These Vanilla Cream-Filled Brioche Rolls with Chocolate Chips are a decadent treat, perfect for breakfast, brunch, or dessert. Fluffy brioche dough is filled with creamy vanilla pastry cream and rich chocolate chips, creating a melt-in-your-mouth experience that’s irresistibly delicious. With their golden glaze and soft texture, these brioche rolls are sure to impress everyone at the table.
Preparation Time
- Prep Time: 1 hour 45 minutes (including rising and chilling time)
- Cook Time: 15 minutes
- Total Time: 2 hours
Ingredients (Serves 6-8)
- For the Pastry Cream:
- 250 ml (1 cup) milk
- 3 egg yolks
- 60 g (1/4 cup) sugar
- 20 g (2 tbsp) cornstarch
- 1 tsp vanilla extract
- 25 g (2 tbsp) butter
- For the Brioche Dough:
- 7 g (2 1/4 tsp) baker’s yeast
- 20 g (1 1/2 tbsp) lukewarm milk
- 260 g (2 cups) flour
- 1 pinch of salt
- 3 eggs
- 120 g (1/2 cup) vanilla butter
- Chocolate chips (for filling)
- For the Glaze:
- 1 egg yolk
- 1 tbsp milk
Directions
- Make the Pastry Cream:
- Heat 250 ml of milk in a saucepan until it begins to boil.
- In a bowl, whisk together 3 egg yolks, 60 g sugar, and 20 g cornstarch until smooth.
- Gradually add the hot milk to the egg mixture, stirring constantly.
- Return the mixture to the saucepan and cook over medium heat, stirring continuously, until the cream thickens.
- Remove from heat, stir in 25 g butter, cover with plastic wrap (touching the surface), and cool completely in the fridge.

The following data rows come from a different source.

Background: an optimization exercise with open tools, aiming at small area. Do not read the settings as production practice. In this exercise RTL edits were held to simulation tests only and were not proved equivalent to the original. Power is estimated from default activity; no workload was simulated.

==> flow/design.v <==
module processor(clk, rst_n, load, dload, laddr, insload, loadreg, reg_addr, reg_load,
                 pc_out, rf_we, rf_waddr, rf_wdata, dm_we, dm_addr, dm_wdata);
	input clk;
	input rst_n;
	input load,dload;
	input [15:0]laddr;
	input [15:0]insload;
	input loadreg;
	input [3:0]reg_addr;
	input [15:0]reg_load;
	output [15:0]pc_out;
	output rf_we;
	output [3:0]rf_waddr;
	output [15:0]rf_wdata;
	output dm_we;
	output [15:0]dm_addr;
	output [15:0]dm_wdata;
	wire [16:1]insout;
	wire [15:0]pcaddr;
	wire c_load;
	wire [15:0] w_write;
	wire [15:0] A,B;
	wire [15:0]m0_out;
	wire [15:0]i2,i3;
	wire c_m0,c_m1,cout,lt,eq,gt,overf;
	wire cout1,lt1,eq1,gt1,overf1;
	wire cout2,lt2,eq2,gt2,overf2;
	wire [15:0]w_extend,reginput;
	wire [15:0]alu0_out;
	wire [2:0] c_alu0;
	wire [15:0]mem_out;
	wire memread,memwrite,c_and,c_m2,c_m3,cload;
	wire [15:0]m2_out;
	wire [15:0] alu1_out,alu2_out,m3_out,jump_out;
	wire [3:0]regload,iMe1,iMe2;
	assign i2 = 16'd0;
	assign i3 = 16'd0;
	assign iMe1 = 4'd0;
	assign iMe2 = 4'd0;
	MUX4bit Me0(regload,insout[4:1],reg_addr,iMe1, iMe2, 1'b0,loadreg);
	MUX Me(w_write,reginput,reg_load, i2, i3, 1'b0,loadreg);
	assign c_load = loadreg | (cload & rst_n);
	pc progcounter(pcaddr,m2_out,rst_n,clk);
	insmemory insfetch(insout,insload,laddr,pcaddr,load,rst_n,clk);
	registerfile reg_file(A,B,insout[12:9],insout[8:5],regload,w_write,c_load,rst_n,clk);
	MUX M0(m0_out, B,w_extend, i2, i3, 1'b0, c_m0);
	signextender wordextend(w_extend,insout[4:1]);
	alu alu0(alu0_out,cout,lt,eq,gt,overf,A,m0_out,1'b0,c_alu0);
	memory datamem(mem_out,alu0_out,B,memread & rst_n,memwrite & rst_n,insload,laddr,dload,rst_n,clk);
	MUX M1(reginput,mem_out,alu0_out, i2, i3, 1'b0, c_m1);
	alu alu1(alu1_out,cout1,lt1,eq1,gt1,overf1,pcaddr,16'd2,1'b0,3'b010);
	alu alu2(alu2_out,cout2,lt2,eq2,gt2,overf2,alu1_out,w_extend,1'b0,3'b010);
	MUX M3(m3_out,alu1_out,alu2_out, i2, i3, 1'b0, c_and);
	and (c_and ,~eq ,c_m3);
	MUX M2(m2_out,m3_out,jump_out, i2, i3, 1'b0, c_m2);
	jump jumpins(jump_out,insout[12:1],pcaddr[15:13]);
	controller maincontroller({c_m2,c_m1,c_m0},c_m3,c_alu0,memread,memwrite,cload,insout[16:13],rst_n,clk);
	assign pc_out = pcaddr;
	assign rf_we = c_load;
	assign rf_waddr = regload;
	assign rf_wdata = w_write;
	assign dm_we = memwrite & rst_n;
	assign dm_addr = alu0_out;
	assign dm_wdata = B;
endmodule
module insmemory(ins_out,ins_load,l_addr,pc_addr,load,rst_n,clock);
input  clock,load,rst_n;
input  [15:0]ins_load;   
input  [15:0]l_addr;      
input  [15:0]pc_addr;     
output reg[15:0]ins_out;    
reg [7:0]mem_file[63:0];    
wire [5:0] l0 = l_addr[5:0];
wire [5:0] l1 = l_addr[5:0] + 6'd1;
wire [5:0] p0 = pc_addr[5:0];
wire [5:0] p1 = pc_addr[5:0] + 6'd1;
always @(posedge clock)
begin
    if (load)
    begin
        mem_file[l0] <= ins_load[15:8];
        mem_file[l1] <= ins_load[7:0];
    end
end
always @(posedge clock)
begin
     if (!rst_n)
         ins_out <= 16'd0;
     else
         ins_out[15:0] <= {mem_file[p0],mem_file[p1]};
end
endmodule
module registerfile(A,B,Aaddr,Baddr,Caddr,C,load,rst_n,clock);
input [3:0] Aaddr,Baddr,Caddr;
input [15:0]C;
input load,rst_n,clock;
output reg [15:0] A,B;
reg [15:0]reg_file[15:0];
always @(posedge clock)
begin
	if(load)
		begin
		reg_file[Caddr]	<= C;
		end
end
always @(posedge clock)
begin
	if (!rst_n)
	begin
		A <= 16'd0;
		B <= 16'd0;
	end
	else
	begin
		A <= reg_file[Aaddr];
		B <= reg_file[Baddr];
	end
end
endmodule
module MUX(out, i0, i1, i2, i3, s1, s0);
	output [15:0]out;
	input [15:0]i0, i1, i2, i3;
	input s1, s0;
	reg [15:0]tempout;
	always @(*)
	begin	
		case ({s1,s0})
			2'd0 : tempout = i0;
			2'd1 : tempout = i1;
			2'd2 : tempout = i2;
			default : tempout = i3;
		endcase
	end	
	assign out=tempout;
endmodule
module MUX4bit(out, i0, i1, i2, i3, s1, s0);
	output [3:0]out;
	input [3:0]i0, i1, i2, i3;
	input s1, s0;
	reg [3:0]tempout;
	always @(*)
	begin	
		case ({s1,s0})
			2'd0 : tempout = i0;
			2'd1 : tempout = i1;
			2'd2 : tempout = i2;
			default : tempout = i3;
		endcase
	end	
	assign out=tempout;
endmodule
module signextender(out,in);
input [3:0]in;
output reg [15:0] out;
always @(*)
begin
	case(in[3])
		1'd0 : 	out = {12'b0,in};
		default :	out = {12'b1,in};
	endcase	
end
endmodule
module alu(z,c_out,lt,eq,gt,overflow,x,y,c_in,c);
input c_in;
input [2:0] c;
input [15:0]x,y;
output reg [15:0] z;
output reg c_out,lt,eq,gt,overflow;
always @(*)
begin
	c_out = 1'b0;
	case(c)
		3'd0:	z = x & y;
		3'd1:	z = x | y;
		3'd2:	{c_out,z} = x + y + c_in ; 	
		3'd3:	z = x - y;
		3'd7:	z = (x < y) ? 16'd1 : 16'd0;
		default : z = 16'd0;
	endcase
	overflow = c_out;
end
always @(*)
begin
	lt = (x < y);
	gt = (x > y);
	eq = (x == y);
end
endmodule 
module memory(read,addr,write,memread,memwrite,ld_data,ld_addr,ld,rst_n,clock);
input [15:0] addr,write;
input memread,memwrite,clock;
input [15:0] ld_data,ld_addr;
input ld,rst_n;
output reg [15:0] read;
reg [15:0]reg_file[31:0];
always @(posedge clock)
begin
	if(ld == 1)
		begin
		reg_file[ld_addr[4:0]] <= ld_data;
		end
	else if(memwrite == 1)
		begin
		reg_file[addr[4:0]] <= write;
		end
end
always @(posedge clock)
begin
	if(!rst_n)
		read <= 16'd0;
	else if(memwrite == 0 && memread == 1)
		read <= reg_file[addr[4:0]];
end
endmodule
module pc(pc_old,pc_new,rst_n,clock);
input clock,rst_n;
input [15:0]pc_new;
output reg[15:0]pc_old;
always@(posedge clock)
begin
   if (!rst_n)
      pc_old <= 16'd0;
   else
      pc_old <= pc_new; 
end
endmodule
module jump(out,offset,pc);
input [11:0] offset;
input [2:0] pc;
output reg [15:0] out;
always @(*)
begin
	out = {pc,offset,1'b0};
end
endmodule
module controller(muxinput,inputofand,aluinput,memread,memwrite,regload,opcode,rst_n,clock);
input [3:0] opcode;
input clock,rst_n;
output reg [2:0] muxinput;	 
output reg inputofand,memread,memwrite,regload;	 
output reg [2:0] aluinput;	 
always @(posedge clock)
begin
	if (!rst_n)
	begin
		regload <= 0;
		memread <= 0;
		memwrite <= 0;
		inputofand <= 0;
		aluinput <= 3'd0;
		muxinput <= 3'd0;
	end
	else
	case(opcode)
	4'd0:	begin
				regload <= 1;
				memread <= 0;
				memwrite <= 0;
				inputofand <= 0;
				aluinput <= 3'd0;
				muxinput[0] <= 0;
				muxinput[1] <= 1;
				muxinput[2] <= 0;
			end
	4'd1:	begin
				regload <= 1;
				memread <= 0;
				memwrite <= 0;
				inputofand <= 0;
				aluinput <= 3'd1;
				muxinput[0] <= 0;
				muxinput[1] <= 1;
				muxinput[2] <= 0;
			end
	4'd2:	begin
				regload <= 1;
				memread <= 0;
				memwrite <= 0;
				inputofand <= 0;
				aluinput <= 3'd2;
				muxinput[0] <= 0;
				muxinput[1] <= 1;
				muxinput[2] <= 0;
			end
	4'd6:	begin
				regload <= 1;
				memread <= 0;
				memwrite <= 0;
				inputofand <= 0;
				aluinput <= 3'd3;
				muxinput[0] <= 0;
				muxinput[1] <= 1;
				muxinput[2] <= 0;
			end
	4'd7:	begin
				regload <= 1;
				memread <= 0;
				memwrite <= 0;
				inputofand <= 0;
				aluinput <= 3'd7;
				muxinput[0] <= 0;
				muxinput[1] <= 1;
				muxinput[2] <= 0;
			end
	4'd8:	begin
				regload <= 1;
				inputofand <= 0;
				aluinput <= 3'd2;
				memread <= 1;
				memwrite <= 0;
				muxinput[0] <= 1;
				muxinput[1] <= 0;
				muxinput[2] <= 0;
			end
	4'd10:	begin
				regload <= 0;
				inputofand <= 0;
				aluinput <= 3'd2;
				memread <= 0;
				memwrite <= 1;
				muxinput[0] <= 1;
				muxinput[2] <= 0;
			end
	4'd14:	begin
				regload <= 0;
				inputofand <= 1;
				aluinput <= 3'd7;
				memread <= 0;
				memwrite <= 0;
				muxinput[0] <= 0;
				muxinput[2] <= 0;
			end		
	4'd15:	begin
				regload <= 0;
				memread <= 0;
				memwrite <= 0;
				muxinput[2] <= 1;
			end	
	default: ;
	endcase
end
endmodule
==> flow/run.sh <==
#!/bin/bash
# synth_recipe.tcl (not shown) runs the flow's synth.tcl, then flattens the netlist and writes it again
# the make line also repeats each setting of config.mk as NAME=value (left out here)
make -C /OpenROAD-flow-scripts/flow DESIGN_CONFIG=/design/flow/config.mk WORK_HOME=/design/flow/orfs CLKGATE_MAP_FILE= SYNTH_SCRIPT=/design/flow/synth_recipe.tcl finish
==> flow/config.mk <==
export PLATFORM = sky130hd
export DESIGN_NAME = processor
export DESIGN_NICKNAME = processor
export VERILOG_FILES = /design/flow/design.v
export SDC_FILE = /design/flow/constraint.sdc
export NUM_CORES = 4
export LEC_CHECK = 0
export CAP_MARGIN = 20
export CORE_MARGIN = 2
export CORE_UTILIZATION = 40
export SLEW_MARGIN = 20
==> flow/constraint.sdc <==
create_clock -name core_clock -period 10.0 [get_ports {clk}]
set_input_delay 2.0000 -clock core_clock [delete_from_list [all_inputs] [get_ports {clk}]]
set_output_delay 2.0000 -clock core_clock [all_outputs]
set_load 0.01 [all_outputs]
==> out/summary.txt <==
Yosys top cell by area: edfxtp_1
Seq. cell area: 40,300 um^2
Bufs and invs on worst path: 1
Die ar.: 178,000 um^2
Clk slew on worst S/H paths: 60 ps
Sequential-to-total area share from yosys stat: 0.577
Multiplexer share of the synthesized area: 0.248
Total gr overflow: 0
Area of the multi-input gates: 27,700 um^2
Worst path required time: 8000 ps
Area of the core: 173,000 um^2
RSZ-0062 raised after global routing: false
Final nets: 4,871
VDD IR max: 198 uV
Avg Cell Area, Syn: 14.7 um^2
# H-tree levels: 4
Final Cell Area: 78,200 um^2
CTS Sinks: 1,370
Combinational family with the most area after synthesis: multiplexers
Logic pwr share: 0.200
Clk buf depth: 3
Post_cts resized: 0
Share of power burned in registers: 0.448
Ys async rst share: 0
Via density: 6.10
Vias in the first global route: 43,000
Outcome: timing/DRC/antenna clean
Fin. Hold Viols: 0
Area fraction in compound gates after synthesis: 0.0639
Clock buffer count from CTS: 145
Part of the cycle the worst path needs: 0.798
Main synth FF type: edfxtp_1
FILL cells: 15,300
Yosys cell types: 84
Area contributors post-synth: edfxtp_1 55%, mux4_2 14%, mux2_2 8.9%
Startpoint Class: flip-flop
Row cnt: 153
Post-Synth XOR/XNOR Area: 0.00452
I/O pins: 127
Routed WL: 209 mm
Yosys warns: 10
Number of buffers added on ports: 116
CP max-delay cell: dfxtp_1
Cts hold-fix bufs: 0
Initial antenna violation count: 9
Max-cap viol count: 0
Largest net degree at the start of global routing: 99
Minimum hold slack: 517 ps
Net Sw Frac: 0.296
Chip height: 421 um
Root buffer cell: clkbuf_16
EDFF count, synth: 1,280
Commonest cells in the netlist: 1,280 x edfxtp_1, 549 x mux2_2, 431 x mux4_2, 397 x nand2_1, 290 x clkbuf_1
Setup total negative slack: 0 ps
Post-Syn Nets: 4,849
Crit-path max FO: 18
Via count: 43,900
Routability congestion estimate: 0.896
Worst EP arrival: 5980 ps
Switching power: 0.00435 W
Adder-cell share of the synthesized area: 0.0113
Worst Setup End Kind: output pin
Post-placement cell area: 73,500 um^2
GRT met1 Usage: 0.319
Detailed Route Iter0 Violations: 4,706
Critical path cell sequence: mux2i_1 > ha_1 > nor3_1 > or3_1 > a221o_1 > a221oi_1 > a21oi_1 > or4b_2 > o311ai_1 > a221o_1 > clkdlybuf4s50_1
Final Util: 0.451
HP Class: reg2reg
Area share of and/or/nand/nor cells after synthesis: 0.0660
Post-route insts no fill: 7,197
Synthesized instance count: 4,731
Layout cells sized above 1: 0.302
Clock latency on the worst-skew pair: 820 ps
GRT Overall Usage: 0.232
Fin crit period: 7980 ps
M2 GR Usage: 0.376
Final setup viols: 0
Post-synth top area share: 0.552
Pleak: 24.9 nW
Worst Max-Slew Pin Slew: 1220 ps
Met3 Use GR: 0.0338
DRT Pass-1 Iters: 9
Drc violations: 0
TritonCTS clock tree: built
Post-CTS setup buffer count: 0
Final ANT Viol Nets: 0
Internal: 0.0104 W
Most common cell on crit path: a221o_1
Drt wl/cell: 29.1 um
Area Growth Syn to Fin: 12.2%
Global route hottest layer: met2
Dpl hpwl: 132 mm
P per Cell Area: 188 nW/um^2
Setup Skew: 40.1 ps
Post-Place Cells: 6,928
Slew margin rel.: 0.187
Die Span X: 421 um
Worst Setup Path Type: reg2out
Initial Utilization: 0.402
Largest delay share family, worst path: compound AO/OA/AOI/OAI gates
Count leader, synth: edfxtp_1
Post-Syn Area: 69,700 um^2
First-pass GRT wire length: 304 mm
CP max stage delay: 840 ps
Final Max Tran Viols: 0
Maximum clock rate: 125 MHz
FF-to-FF setup slack: 3240 ps
Clock power share: 0.353
Synthesis-stage register bit count: 1,370
[cell type report]
cell class | count | share of cell area
well taps | 2325 | 0.0372
flip-flops and latches | 1370 | 0.515
clock buffers | 195 | 0.0504
repair buffers | 287 | 0.0303
multi-input cells | 2864 | 0.355
diodes | 2 | 0.0000640
inverters | 85 | 0.00416
clock inverters | 69 | 0.00789
[stage by stage]
stage | power [W] | setup WS [ps]
6_report | 0.0147 | 2020
5_1_grt | 0.0152 | 1700
4_1_cts | 0.0148 | 2040
3_5_place_dp | 0.00962 | 2920
3_3_place_gp | 0.00959 | 2960
2_1_floorplan | 0.00854 | 3730
[sequential cells by signal, indices dropped and copies added (netlist names)]
name                       cells
datamem.read                  16
maincontroller.memread         1
reg_file.B                    16
maincontroller.inputofand      1
insfetch.mem_file            512
progcounter.pc_old            16
maincontroller.muxinput        3
reg_file.A                    16
maincontroller.aluinput        3
insfetch.ins_out              16
reg_file.reg_file            256
maincontroller.regload         1
maincontroller.memwrite        1
datamem.reg_file             512
[worst paths after layout]
check        cells after the start                                   to                                     from
min                              2  maincontroller.memread$_SDFFE_PN0P_      maincontroller.memread$_SDFFE_PN0P_
min reg2reg                      2  maincontroller.memread$_SDFFE_PN0P_      maincontroller.memread$_SDFFE_PN0P_
max reg2reg                     17        datamem.read[15]$_SDFFE_PN0P_  maincontroller.muxinput[0]$_SDFFE_PN0P_
max                             11                         rf_wdata[15]  maincontroller.muxinput[0]$_SDFFE_PN0P_
[layer usage]
| metal | wire length, um | part of all wire |
|---|---|---|
| met5 | 33 | 0.00016 |
| met4 | 7620 | 0.036 |
| met3 | 14300 | 0.068 |
| met2 | 100000 | 0.48 |
| met1 | 86800 | 0.42 |
[layout by cell type (no fill, tap or decap), types with 37 or more instances in the layout]
master,n
clkbuf_16,146
nand3_1,138
dfxtp_1,79
mux2i_1,138
nor3_1,54
a21oi_1,109
ha_1,57
buf_4,167
a211oi_1,61
o21ai_0,142
clkbuf_1,39
inv_1,80
mux4_2,431
and2_1,53
edfxtp_1,1280
clkdlybuf4s50_1,98
nor2_1,135
o22ai_1,56
mux2_2,549
nor2b_1,37
nand2_1,393
[tightest hold or removal path, stage by stage (launching register included)]
cell     delay, ps
dfxtp_1        330
a31oi_1         80
nor2_1          70
[logic make-up after synthesis]
family / count (synthesis)
DFF: 1370
muxes: 1120
and+or+nand+nor: 987
AOI/OAI and AO/OA: 660
buffers and inverters: 497
adders and majority gates: 61
xor gates and xnor gates: 36
[power by group through the flow]
stage               Combinational [W]  Sequential, W  Clock, W
global placement              0.00288        0.00671         0
finish                        0.00294        0.00659   0.00519
global route                  0.00313        0.00661   0.00549
CTS                           0.00291        0.00659   0.00527
detailed placement            0.00290        0.00672         0
floorplan                     0.00193        0.00661         0

[port drivers added, routing unchanged]
How much do the figures lean on ideal ports? The routed layout below was timed once more, with nothing changed but the port constraints. Step 1: set_driving_cell puts a clkbuf_16 on clk and a buf_2 on each other input, an assumption about the parent block. Step 2 times the ports against the registers' clock, not the clock port: input delays grow and output delays shrink by t, the midpoint of the rising clock arrivals with the driver on. a / b / c = ideal / step 1 / step 2; a / b = the first two.
shift t [ns]: 0.882
setup WS [ns]: 2.017 / 1.930 / 2.812
slew at the worst register clock pin (ns): 0.07 / 0.07
cell pins on the clock port's net: 1
After both steps this run still meets setup and hold. For this run, drivers alone change the setup slack by -0.087 ns; drivers and shift together by +0.795 ns.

- Prepare the Brioche Dough:
- Dissolve 7 g yeast in 20 g lukewarm milk and let it sit for 3 minutes.
- In a bowl, combine 260 g flour, a pinch of salt, 3 eggs, and the activated yeast mixture.
- Knead the dough, gradually adding 120 g vanilla butter, until smooth and elastic. Add extra flour if too sticky.
- Form the dough into a ball, cover, and let it rest for 1 hour or until doubled in size.
- Shape and Fill the Brioche:
- Punch down the dough and roll it into a rectangle (28 x 45 cm or 11 x 18 inches).
- Stir the chilled pastry cream to relax it, then spread it over half of the dough.
- Sprinkle chocolate chips over the cream and fold the other half of the dough over the filling.
- Cut into 5 cm (2-inch) wide strips.
- Rest, Glaze, and Bake:
- Cover the strips and let them rest for 30 minutes.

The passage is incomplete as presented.